In November 2008, Rove published a column in Newsweek, “A Way Out of the Wilderness.” Rove now points to that column as the genesis for American Crossroads. “What is it that Democrats have that we don’t have?” Rove says he asked himself.
What Democrats had was a massive money machine of well-organized political-action committees that had ground McCain to dust with TV ads and get-out-the-vote drives. For Rove, McCain’s hand-wringing over the influence of corporate money was all well and good, but money was the game, period. Rove has often been cast as the reincarnation of President William McKinley’s political adviser, Mark Hanna, who famously said there are only two things important in politics: money and “I can’t remember what the second one is.”

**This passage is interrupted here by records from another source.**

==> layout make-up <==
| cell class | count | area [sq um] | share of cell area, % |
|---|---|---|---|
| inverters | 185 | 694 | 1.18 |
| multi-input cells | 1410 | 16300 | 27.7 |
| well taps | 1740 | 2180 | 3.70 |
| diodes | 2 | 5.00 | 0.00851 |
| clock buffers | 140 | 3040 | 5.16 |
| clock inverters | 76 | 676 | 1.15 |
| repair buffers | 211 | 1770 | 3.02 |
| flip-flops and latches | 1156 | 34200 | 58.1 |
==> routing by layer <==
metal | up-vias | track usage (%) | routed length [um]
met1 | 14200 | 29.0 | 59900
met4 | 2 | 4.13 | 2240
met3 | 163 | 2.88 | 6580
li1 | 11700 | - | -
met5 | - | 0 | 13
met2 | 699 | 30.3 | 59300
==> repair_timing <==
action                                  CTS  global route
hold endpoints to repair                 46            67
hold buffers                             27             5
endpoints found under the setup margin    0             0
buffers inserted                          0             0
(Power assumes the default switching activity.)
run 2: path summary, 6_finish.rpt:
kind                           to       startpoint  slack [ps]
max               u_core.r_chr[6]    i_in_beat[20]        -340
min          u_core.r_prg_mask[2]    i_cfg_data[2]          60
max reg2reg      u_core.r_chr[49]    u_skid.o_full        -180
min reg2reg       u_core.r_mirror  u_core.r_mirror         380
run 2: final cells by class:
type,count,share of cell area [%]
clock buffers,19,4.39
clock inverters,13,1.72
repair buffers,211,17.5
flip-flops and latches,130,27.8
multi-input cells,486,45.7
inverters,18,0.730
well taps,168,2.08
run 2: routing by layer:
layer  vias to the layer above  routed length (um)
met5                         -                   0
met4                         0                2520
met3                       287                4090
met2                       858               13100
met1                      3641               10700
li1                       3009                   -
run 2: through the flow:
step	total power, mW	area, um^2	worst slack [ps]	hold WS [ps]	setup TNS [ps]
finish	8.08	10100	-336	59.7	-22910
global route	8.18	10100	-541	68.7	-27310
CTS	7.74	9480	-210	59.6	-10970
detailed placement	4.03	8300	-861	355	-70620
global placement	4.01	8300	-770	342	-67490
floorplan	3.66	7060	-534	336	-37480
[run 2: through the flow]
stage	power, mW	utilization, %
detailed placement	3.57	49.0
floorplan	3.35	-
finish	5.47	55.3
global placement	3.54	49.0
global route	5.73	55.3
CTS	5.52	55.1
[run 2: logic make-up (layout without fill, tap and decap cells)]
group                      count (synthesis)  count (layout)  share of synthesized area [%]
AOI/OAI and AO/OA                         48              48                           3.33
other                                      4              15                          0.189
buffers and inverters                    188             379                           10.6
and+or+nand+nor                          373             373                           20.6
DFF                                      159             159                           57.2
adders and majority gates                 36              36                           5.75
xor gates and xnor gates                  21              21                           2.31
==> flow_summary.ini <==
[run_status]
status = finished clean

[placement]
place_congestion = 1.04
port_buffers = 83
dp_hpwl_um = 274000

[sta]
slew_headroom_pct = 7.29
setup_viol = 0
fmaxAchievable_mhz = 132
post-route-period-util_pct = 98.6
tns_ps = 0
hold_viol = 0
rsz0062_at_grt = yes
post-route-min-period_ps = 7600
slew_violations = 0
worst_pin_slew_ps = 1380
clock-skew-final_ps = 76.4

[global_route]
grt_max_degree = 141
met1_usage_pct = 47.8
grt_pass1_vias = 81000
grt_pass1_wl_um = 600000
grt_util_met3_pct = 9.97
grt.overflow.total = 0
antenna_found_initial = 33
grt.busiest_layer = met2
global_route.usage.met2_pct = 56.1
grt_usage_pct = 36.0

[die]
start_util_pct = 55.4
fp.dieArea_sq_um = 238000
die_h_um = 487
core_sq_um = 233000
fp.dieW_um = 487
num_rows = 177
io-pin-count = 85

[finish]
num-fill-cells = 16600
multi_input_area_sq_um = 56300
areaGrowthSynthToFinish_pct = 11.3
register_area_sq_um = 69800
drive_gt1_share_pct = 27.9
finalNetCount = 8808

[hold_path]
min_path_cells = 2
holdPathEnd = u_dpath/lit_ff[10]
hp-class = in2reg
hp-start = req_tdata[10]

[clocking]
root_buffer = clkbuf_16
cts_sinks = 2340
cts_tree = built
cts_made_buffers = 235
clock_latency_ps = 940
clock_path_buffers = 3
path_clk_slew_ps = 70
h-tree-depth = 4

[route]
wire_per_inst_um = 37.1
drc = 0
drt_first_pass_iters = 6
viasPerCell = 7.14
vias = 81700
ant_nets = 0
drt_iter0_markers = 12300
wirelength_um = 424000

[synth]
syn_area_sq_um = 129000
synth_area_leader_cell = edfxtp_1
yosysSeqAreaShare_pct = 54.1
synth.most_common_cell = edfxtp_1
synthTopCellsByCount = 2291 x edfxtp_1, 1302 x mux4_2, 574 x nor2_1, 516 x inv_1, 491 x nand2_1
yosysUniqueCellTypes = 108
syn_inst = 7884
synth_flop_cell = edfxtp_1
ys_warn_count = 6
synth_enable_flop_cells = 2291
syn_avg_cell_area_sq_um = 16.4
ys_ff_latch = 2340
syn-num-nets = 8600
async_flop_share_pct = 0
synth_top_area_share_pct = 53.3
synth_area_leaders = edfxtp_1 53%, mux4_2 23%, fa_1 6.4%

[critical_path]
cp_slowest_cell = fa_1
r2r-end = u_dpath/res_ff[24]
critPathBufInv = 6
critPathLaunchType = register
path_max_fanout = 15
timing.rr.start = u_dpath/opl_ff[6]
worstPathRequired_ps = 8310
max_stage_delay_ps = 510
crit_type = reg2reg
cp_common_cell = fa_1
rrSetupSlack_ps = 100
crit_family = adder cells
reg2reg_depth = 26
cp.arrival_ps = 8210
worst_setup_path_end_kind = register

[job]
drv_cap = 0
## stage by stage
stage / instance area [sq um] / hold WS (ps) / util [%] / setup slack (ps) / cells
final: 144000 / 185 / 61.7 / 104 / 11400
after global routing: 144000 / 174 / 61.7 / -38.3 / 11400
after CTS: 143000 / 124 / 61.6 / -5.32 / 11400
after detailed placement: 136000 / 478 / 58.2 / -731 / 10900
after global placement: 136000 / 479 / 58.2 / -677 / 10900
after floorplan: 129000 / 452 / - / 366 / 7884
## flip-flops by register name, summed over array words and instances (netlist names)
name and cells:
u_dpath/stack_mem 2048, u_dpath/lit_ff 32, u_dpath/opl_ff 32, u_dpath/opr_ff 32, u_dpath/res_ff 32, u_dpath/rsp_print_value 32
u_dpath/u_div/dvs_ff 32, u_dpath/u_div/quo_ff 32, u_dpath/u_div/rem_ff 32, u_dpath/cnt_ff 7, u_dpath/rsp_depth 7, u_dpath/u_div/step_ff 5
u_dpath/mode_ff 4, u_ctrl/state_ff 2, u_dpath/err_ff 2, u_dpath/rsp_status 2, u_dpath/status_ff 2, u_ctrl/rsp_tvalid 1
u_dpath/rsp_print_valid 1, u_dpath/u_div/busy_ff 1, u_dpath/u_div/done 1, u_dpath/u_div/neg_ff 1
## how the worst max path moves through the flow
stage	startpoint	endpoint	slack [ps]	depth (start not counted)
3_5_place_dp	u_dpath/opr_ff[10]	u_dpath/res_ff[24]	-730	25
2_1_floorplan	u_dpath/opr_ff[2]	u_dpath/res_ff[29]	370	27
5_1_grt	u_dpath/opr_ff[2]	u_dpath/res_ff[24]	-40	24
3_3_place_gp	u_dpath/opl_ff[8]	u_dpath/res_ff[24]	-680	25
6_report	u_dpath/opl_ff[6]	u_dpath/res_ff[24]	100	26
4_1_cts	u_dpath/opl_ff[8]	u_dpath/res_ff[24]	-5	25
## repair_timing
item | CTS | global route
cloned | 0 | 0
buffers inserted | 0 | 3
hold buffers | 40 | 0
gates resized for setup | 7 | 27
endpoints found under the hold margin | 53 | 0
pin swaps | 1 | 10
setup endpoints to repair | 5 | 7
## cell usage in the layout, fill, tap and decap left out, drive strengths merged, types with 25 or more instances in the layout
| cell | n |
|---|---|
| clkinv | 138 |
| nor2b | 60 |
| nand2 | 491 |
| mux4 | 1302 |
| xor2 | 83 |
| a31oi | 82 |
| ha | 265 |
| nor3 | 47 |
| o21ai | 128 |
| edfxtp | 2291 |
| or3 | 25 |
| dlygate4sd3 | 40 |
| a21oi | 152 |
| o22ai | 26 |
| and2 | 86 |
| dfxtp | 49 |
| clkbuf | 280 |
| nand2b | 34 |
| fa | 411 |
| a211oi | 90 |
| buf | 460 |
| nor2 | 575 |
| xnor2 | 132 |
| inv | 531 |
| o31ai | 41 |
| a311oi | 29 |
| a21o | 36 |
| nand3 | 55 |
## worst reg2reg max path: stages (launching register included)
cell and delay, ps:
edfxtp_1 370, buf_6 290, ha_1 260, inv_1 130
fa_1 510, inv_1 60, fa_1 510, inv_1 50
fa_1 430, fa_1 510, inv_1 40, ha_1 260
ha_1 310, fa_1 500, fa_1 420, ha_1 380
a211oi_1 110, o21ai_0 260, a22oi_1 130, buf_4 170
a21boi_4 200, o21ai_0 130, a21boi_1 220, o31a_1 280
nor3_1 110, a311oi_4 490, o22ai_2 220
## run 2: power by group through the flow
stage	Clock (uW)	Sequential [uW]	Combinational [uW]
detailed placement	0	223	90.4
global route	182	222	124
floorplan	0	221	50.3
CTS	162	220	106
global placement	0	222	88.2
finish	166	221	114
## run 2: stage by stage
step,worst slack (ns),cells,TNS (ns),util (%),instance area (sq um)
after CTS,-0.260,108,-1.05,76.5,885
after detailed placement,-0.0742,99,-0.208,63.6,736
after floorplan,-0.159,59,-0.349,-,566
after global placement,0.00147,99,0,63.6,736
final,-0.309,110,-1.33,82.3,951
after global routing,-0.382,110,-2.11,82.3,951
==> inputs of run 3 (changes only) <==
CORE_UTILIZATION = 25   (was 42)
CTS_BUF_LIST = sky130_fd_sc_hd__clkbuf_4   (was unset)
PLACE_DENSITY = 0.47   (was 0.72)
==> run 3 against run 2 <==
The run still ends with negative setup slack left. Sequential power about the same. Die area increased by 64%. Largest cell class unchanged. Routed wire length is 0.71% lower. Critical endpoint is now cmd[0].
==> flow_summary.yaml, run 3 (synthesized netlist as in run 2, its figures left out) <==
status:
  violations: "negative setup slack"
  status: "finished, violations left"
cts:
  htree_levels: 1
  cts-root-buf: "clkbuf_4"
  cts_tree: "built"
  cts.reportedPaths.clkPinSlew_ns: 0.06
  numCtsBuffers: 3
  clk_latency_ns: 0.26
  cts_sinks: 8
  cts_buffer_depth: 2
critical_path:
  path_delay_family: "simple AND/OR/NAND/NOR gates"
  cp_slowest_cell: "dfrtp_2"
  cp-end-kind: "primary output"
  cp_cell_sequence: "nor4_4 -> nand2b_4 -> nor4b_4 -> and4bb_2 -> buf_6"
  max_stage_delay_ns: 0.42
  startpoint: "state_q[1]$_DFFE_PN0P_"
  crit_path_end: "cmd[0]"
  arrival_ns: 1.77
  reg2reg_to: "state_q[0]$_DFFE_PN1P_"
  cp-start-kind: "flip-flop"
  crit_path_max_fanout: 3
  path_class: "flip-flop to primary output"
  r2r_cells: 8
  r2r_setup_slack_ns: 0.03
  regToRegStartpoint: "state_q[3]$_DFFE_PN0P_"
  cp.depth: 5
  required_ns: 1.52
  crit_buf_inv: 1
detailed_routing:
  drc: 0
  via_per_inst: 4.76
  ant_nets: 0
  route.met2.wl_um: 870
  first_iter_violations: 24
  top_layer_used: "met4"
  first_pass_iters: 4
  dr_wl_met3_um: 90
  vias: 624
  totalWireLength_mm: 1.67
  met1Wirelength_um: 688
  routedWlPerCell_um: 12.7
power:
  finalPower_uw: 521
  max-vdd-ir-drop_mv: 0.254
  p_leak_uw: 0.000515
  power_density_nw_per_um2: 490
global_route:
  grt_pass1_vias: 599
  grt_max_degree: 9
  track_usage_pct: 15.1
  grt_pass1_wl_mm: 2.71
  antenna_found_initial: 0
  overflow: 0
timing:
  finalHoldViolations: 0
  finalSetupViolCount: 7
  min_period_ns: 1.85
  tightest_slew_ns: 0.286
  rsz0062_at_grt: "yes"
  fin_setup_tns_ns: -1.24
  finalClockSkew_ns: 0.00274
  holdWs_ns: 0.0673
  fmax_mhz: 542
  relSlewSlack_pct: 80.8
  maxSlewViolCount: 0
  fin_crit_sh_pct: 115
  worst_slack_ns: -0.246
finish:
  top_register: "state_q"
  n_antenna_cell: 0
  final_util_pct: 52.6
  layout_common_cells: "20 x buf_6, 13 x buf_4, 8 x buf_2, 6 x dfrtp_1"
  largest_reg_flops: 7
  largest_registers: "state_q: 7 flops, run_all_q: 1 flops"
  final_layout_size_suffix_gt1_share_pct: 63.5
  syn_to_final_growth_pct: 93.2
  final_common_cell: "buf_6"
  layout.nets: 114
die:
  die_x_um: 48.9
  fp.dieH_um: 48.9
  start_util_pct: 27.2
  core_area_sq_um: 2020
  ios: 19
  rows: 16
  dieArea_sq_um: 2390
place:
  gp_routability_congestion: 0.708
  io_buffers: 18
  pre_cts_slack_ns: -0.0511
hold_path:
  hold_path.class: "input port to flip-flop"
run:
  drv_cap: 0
--- src/hdl/bfs_pkg.sv ---
// Shared types, constants and helpers for the bitmap find-first-set block.
`timescale 1ns / 1ps
`default_nettype none

package bfs_pkg;

  localparam int WORD_BITS = 32;
  localparam int POS_W = 5;
  localparam int WORD_IDX_W = 5;
  localparam int IDX_W = WORD_IDX_W + POS_W;
  localparam int ACT_W = 3;
  localparam int WIU_W = 6;
  localparam int ADDRESSABLE_WORDS = 32;
  localparam int DEFAULT_WORD_COUNT = 32;
  localparam logic [WIU_W-1:0] WIU_RESET = 6'd32;
  localparam logic [WORD_BITS-1:0] ALL_ONES = 32'hFFFF_FFFF;

  // Action codes carried in the input word
  typedef enum logic [ACT_W-1:0] {
    ACT_GET       = 3'd0,
    ACT_SET       = 3'd1,
    ACT_CLEAR     = 3'd2,
    ACT_SET_ALL   = 3'd3,
    ACT_CLEAR_ALL = 3'd4,
    ACT_FIND      = 3'd5
  } action_e;

  // Position of the lowest set bit; isolate it, then OR the positions together
  function automatic logic [POS_W-1:0] lowest_set(input logic [WORD_BITS-1:0] w);
    logic [WORD_BITS-1:0] iso;
    logic [POS_W-1:0] pos;
    iso = w & (~w + 32'd1);
    pos = '0;
    for (int j = 0; j < WORD_BITS; j++) begin
      if (iso[j]) begin
        pos = pos | POS_W'(j);
      end
    end
    return pos;
  endfunction

endpackage

`default_nettype wire

--- src/hdl/bfs_ram.sv ---
// Generic single-write, single-read RAM with registered read data.
`timescale 1ns / 1ps
`default_nettype none

module bfs_ram #(
  parameter int WIDTH = 32,
  parameter int DEPTH = 32,
  localparam int AW = (DEPTH > 1) ? $clog2(DEPTH) : 1
) (
  input  wire logic             clk_i,
  input  wire logic             we_i,
  input  wire logic [AW-1:0]    waddr_i,
  input  wire logic [WIDTH-1:0] wdata_i,
  input  wire logic             re_i,
  input  wire logic [AW-1:0]    raddr_i,
  output logic      [WIDTH-1:0] rdata_o
);

  logic [WIDTH-1:0] mem_q [DEPTH];

  // Write port
  always_ff @(posedge clk_i) begin
    if (we_i) begin
      mem_q[waddr_i] <= wdata_i;
    end
  end

  // Registered read port
  always_ff @(posedge clk_i) begin
    if (re_i) begin
      rdata_o <= mem_q[raddr_i];
    end
  end

endmodule

`default_nettype wire

--- src/hdl/bitmap_find_first_set.sv ---
// Bitmap of 32-bit words with get, set, clear, fill and find-first-set actions.
//
// The bitmap lives in one RAM with a registered read; a valid bit per
// word in flip-flops makes every word read as zero after reset, so there is no
// clearing pass and the block takes words right out of reset. One input word
// yields one output word. Get, set and clear go through a read state to the done
// state; set-all and clear-all write each word in use in turn, and find reads
// words from the start word, one RAM read per cycle, at most 32, up to the first
// set bit or the last word in use (capped at the stored words). Unused actions,
// out-of-range bits and a find start beyond the words in use go straight to the
// done state. A new input word is taken as soon as the previous one has finished
// its work, even while its result still waits in the output register.
`timescale 1ns / 1ps
`default_nettype none

module bitmap_find_first_set #(
  parameter int WORD_COUNT = bfs_pkg::DEFAULT_WORD_COUNT
) (
  input  wire logic        clk_i,
  input  wire logic        rst_ni,
  // Input word: [2:0] action, [12:3] bit_index, [15:13] zero
  input  wire logic        s_axis_tvalid,
  output logic             s_axis_tready,
  input  wire logic [15:0] s_axis_tdata,
  // Output word: [0] bit_value, [1] found, [11:2] found_index, [15:12] zero
  output logic             m_axis_tvalid,
  input  wire logic        m_axis_tready,
  output logic      [15:0] m_axis_tdata,
  // Register port
  input  wire logic        psel,
  input  wire logic        penable,
  input  wire logic        pwrite,
  input  wire logic [2:0]  paddr,
  input  wire logic [31:0] pwdata,
  output logic      [31:0] prdata,
  output logic             pready
);

  import bfs_pkg::*;

  // Words beyond the addressable range can never be observed
  localparam int STORE_WORDS = (WORD_COUNT < ADDRESSABLE_WORDS) ? WORD_COUNT
                                                                : ADDRESSABLE_WORDS;
  localparam int AW = (STORE_WORDS > 1) ? $clog2(STORE_WORDS) : 1;
  localparam logic [WIU_W-1:0] STORE_LIM = WIU_W'(STORE_WORDS);

  typedef enum logic [1:0] {
    S_IDLE,
    S_READ,
    S_FILL,
    S_DONE
  } state_e;

  state_e                  state_q, state_d;
  action_e                 act_q, act_d;
  logic [WORD_IDX_W-1:0]   word_q, word_d;
  logic [POS_W-1:0]        pos_q, pos_d;
  logic [WORD_IDX_W-1:0]   scan_q, scan_d;
  logic [WIU_W-1:0]        fill_q, fill_d;
  logic                    res_bit_q, res_bit_d;
  logic                    res_found_q, res_found_d;
  logic [IDX_W-1:0]        res_idx_q, res_idx_d;
  logic                    out_valid_q, out_valid_d;
  logic [15:0]             out_data_q, out_data_d;
  logic [WIU_W-1:0]        wiu_q;
  logic [STORE_WORDS-1:0]  valid_q;

  logic                    ram_we, ram_re;
  logic [AW-1:0]           ram_waddr, ram_raddr;
  logic [WORD_BITS-1:0]    ram_wdata, ram_rdata;

  logic                    accept;
  action_e                 in_act;
  logic [IDX_W-1:0]        in_idx;
  logic [WORD_IDX_W-1:0]   in_word;
  logic                    in_store;
  logic [WIU_W-1:0]        lim;
  logic [WORD_BITS-1:0]    word_val;
  logic [WORD_BITS-1:0]    masked;
  logic [WORD_BITS-1:0]    bit_mask;
  logic [WIU_W-1:0]        scan_next;
  logic [WIU_W-1:0]        fill_next;
  logic                    out_free;

  // Register port: one register, words in use
  assign pready = 1'b1;
  assign prdata = (paddr[2] == 1'b0) ? {26'd0, wiu_q} : 32'd0;

  always_ff @(posedge clk_i or negedge rst_ni) begin
    if (!rst_ni) begin
      wiu_q <= WIU_RESET;
    end else if (psel && penable && pwrite && pready && (paddr[2] == 1'b0)) begin
      wiu_q <= pwdata[WIU_W-1:0];
    end
  end

  // Words covered by fill and find
  assign lim = (wiu_q > STORE_LIM) ? STORE_LIM : wiu_q;

  // Decode the input word
  assign s_axis_tready = (state_q == S_IDLE);
  assign accept   = s_axis_tvalid && s_axis_tready;
  assign in_act   = action_e'(s_axis_tdata[ACT_W-1:0]);
  assign in_idx   = s_axis_tdata[ACT_W +: IDX_W];
  assign in_word  = in_idx[IDX_W-1:POS_W];
  assign in_store = {1'b0, in_word} < STORE_LIM;

  // Word read last cycle; a never-written word reads as zero
  assign word_val  = valid_q[scan_q[AW-1:0]] ? ram_rdata : '0;
  assign bit_mask  = WORD_BITS'(1) << pos_q;
  assign masked    = (scan_q == word_q) ? (word_val & (ALL_ONES << pos_q)) : word_val;
  assign scan_next = WIU_W'(scan_q) + WIU_W'(1);
  assign fill_next = fill_q + WIU_W'(1);
  assign out_free  = !out_valid_q || m_axis_tready;

  // Sequencer: read, modify, write back; accesses never overlap in time
  always_comb begin
    state_d     = state_q;
    act_d       = act_q;
    word_d      = word_q;
    pos_d       = pos_q;
    scan_d      = scan_q;
    fill_d      = fill_q;
    res_bit_d   = res_bit_q;
    res_found_d = res_found_q;
    res_idx_d   = res_idx_q;
    out_valid_d = out_valid_q && !m_axis_tready;
    out_data_d  = out_data_q;
    ram_we      = 1'b0;
    ram_waddr   = scan_q[AW-1:0];
    ram_wdata   = word_val;
    ram_re      = 1'b0;
    ram_raddr   = in_word[AW-1:0];

    case (state_q)
      S_IDLE: begin
        if (accept) begin
          act_d       = in_act;
          word_d      = in_word;
          pos_d       = in_idx[POS_W-1:0];
          scan_d      = in_word;
          fill_d      = '0;
          res_bit_d   = 1'b0;
          res_found_d = 1'b0;
          res_idx_d   = '0;
          ram_re      = in_store;
          case (in_act)
            ACT_GET, ACT_SET, ACT_CLEAR: begin
              state_d = in_store ? S_READ : S_DONE;
            end
            ACT_FIND: begin
              state_d = ({1'b0, in_word} < lim) ? S_READ : S_DONE;
            end
            ACT_SET_ALL, ACT_CLEAR_ALL: begin
              state_d = (lim != '0) ? S_FILL : S_DONE;
            end
            default: begin
              state_d = S_DONE;
            end
          endcase
        end
      end

      S_READ: begin
        case (act_q)
          ACT_GET: begin
            res_bit_d = word_val[pos_q];
            state_d   = S_DONE;
          end
          ACT_SET: begin
            ram_we    = 1'b1;
            ram_wdata = word_val | bit_mask;
            state_d   = S_DONE;
          end
          ACT_CLEAR: begin
            ram_we    = 1'b1;
            ram_wdata = word_val & ~bit_mask;
            state_d   = S_DONE;
          end
          ACT_FIND: begin
            if (masked != '0) begin
              res_found_d = 1'b1;
              res_idx_d   = {scan_q, lowest_set(masked)};
              state_d     = S_DONE;
            end else if (scan_next < lim) begin
              scan_d    = scan_next[WORD_IDX_W-1:0];
              ram_re    = 1'b1;
              ram_raddr = scan_next[AW-1:0];
            end else begin
              state_d = S_DONE;
            end
          end
          default: begin
            state_d = S_DONE;
          end
        endcase
      end

      S_FILL: begin
        ram_we    = 1'b1;
        ram_waddr = fill_q[AW-1:0];
        ram_wdata = (act_q == ACT_SET_ALL) ? ALL_ONES : '0;
        if (fill_next >= lim) begin
          state_d = S_DONE;
        end else begin
          fill_d = fill_next;
        end
      end

      S_DONE: begin
        if (out_free) begin
          out_valid_d = 1'b1;
          out_data_d  = {4'd0, res_idx_q, res_found_q, res_bit_q};
          state_d     = S_IDLE;
        end
      end

      default: begin
        state_d = S_IDLE;
      end
    endcase
  end

  // Hold state, operands, results and the output register
  always_ff @(posedge clk_i or negedge rst_ni) begin
    if (!rst_ni) begin
      state_q     <= S_IDLE;
      act_q       <= ACT_GET;
      out_valid_q <= 1'b0;
    end else begin
      state_q     <= state_d;
      act_q       <= act_d;
      out_valid_q <= out_valid_d;
    end
  end

  always_ff @(posedge clk_i) begin
    word_q      <= word_d;
    pos_q       <= pos_d;
    scan_q      <= scan_d;
    fill_q      <= fill_d;
    res_bit_q   <= res_bit_d;
    res_found_q <= res_found_d;
    res_idx_q   <= res_idx_d;
    out_data_q  <= out_data_d;
  end

  // Mark a word valid once it has been written
  always_ff @(posedge clk_i or negedge rst_ni) begin
    if (!rst_ni) begin
      valid_q <= '0;
    end else if (ram_we) begin
      valid_q[ram_waddr] <= 1'b1;
    end
  end

  bfs_ram #(
    .WIDTH (WORD_BITS),
    .DEPTH (STORE_WORDS)
  ) u_bfs_ram (
    .clk_i   (clk_i),
    .we_i    (ram_we),
    .waddr_i (ram_waddr),
    .wdata_i (ram_wdata),
    .re_i    (ram_re),
    .raddr_i (ram_raddr),
    .rdata_o (ram_rdata)
  );

  assign m_axis_tvalid = out_valid_q;
  assign m_axis_tdata  = out_data_q;

  // Fill sweep stays inside the words in use
  assert property (@(posedge clk_i) disable iff (!rst_ni)
    (state_q == S_FILL) |-> (fill_q < lim))
    else $error("fill sweep past words in use");

  // Find scan never goes below the start word or past the limit
  assert property (@(posedge clk_i) disable iff (!rst_ni)
    (state_q == S_READ && act_q == ACT_FIND) |-> (scan_q >= word_q && {1'b0, scan_q} < lim))
    else $error("find scan out of range");

  // Only a find reports a located bit
  assert property (@(posedge clk_i) disable iff (!rst_ni)
    (state_q == S_DONE && res_found_q) |-> (act_q == ACT_FIND))
    else $error("found flag without find");

  // A new result enters the output register only from the done state
  assert property (@(posedge clk_i) disable iff (!rst_ni)
    $rose(out_valid_q) |-> $past(state_q == S_DONE))
    else $error("result loaded outside done state");

endmodule

`default_nettype wire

Under Michael Steele, RNC was failing in this respect, and thus created an opening.
In truth, Rove didn’t have to work very hard. The prospect of Obama’s cap-and-trade policy was giving major heartburn to energy companies. “It’s like your doctor says you’ve got cancer and he pulls out a road map to recovery,” says Jim Francis, a close associate of billionaire oil magnate Trevor Rees-Jones, who gave $2 million to American Crossroads. “People were anxious to be supportive. And praying that it would work.”
The article adds a little detail to an earlier post about the Weaver Terrace Group:
Last spring, Rove was ready to don the crown. He gathered the old tribes together and effectively anointed himself their leader, holding a breakfast at his house in D.C. with eighteen leaders of rival pacs, including former Nixon and Bush 41 confidant and GOP fund-raiser Fred Malek, of American Action Network, and Mary Cheney, Dick’s daughter, representing the Partnership for America’s Future. The anxious group was packed into Rove’s cramped living room, his two massive, ceiling-high shelves of history books looming over them. Rove, the man who had won big elections for them before and promised to win more again, let his star power do the work.
“They went so they could tell their friends that they went to Karl Rove’s house,” says Steven Law. “That’s why I went.”
Rove proposed they coordinate their strategies. American Crossroads would clearly have been first among equals; by default, Rove would be the figurehead, the credibility, the brand. Afterward, they would even give the meeting a self-consciously historic name, ready-made for the second volume of Rove’s memoirs: the Weaver Terrace Group, after Karl Rove’s street address.
As an earlier post noted, Rove did not like Harry Reid. But other things were at work in Nevada.
Rove knew he had to inoculate himself against tea-party insurrectionists if he was to keep his footing in the party. So his first, and defining, strategy idea for American Crossroads was to support a tea-party candidate in a marquee race: Sharron Angle, she of the “Second Amendment remedies,” against Democratic majority leader Harry Reid.
The investment was a classic Rovean gambit, a heads-I-win-tails-you-lose wager that put his new organization in the center of the action and on the right side, whichever side triumphed. If Angle won, American Crossroads had a huge Democratic pelt on the wall. If she lost, as she would, Rove’s skepticism of the tea party’s fringier elements would be proved correct. The bet was hedged. Rove, a realist prospecting for winners, his eyes fixed firmly on 2012, knew the deep-red base couldn’t win independents in a national race. As a former White House official who worked closely with Rove says, “Karl Rove is not a conservative. Karl Rove is a man who wins elections.”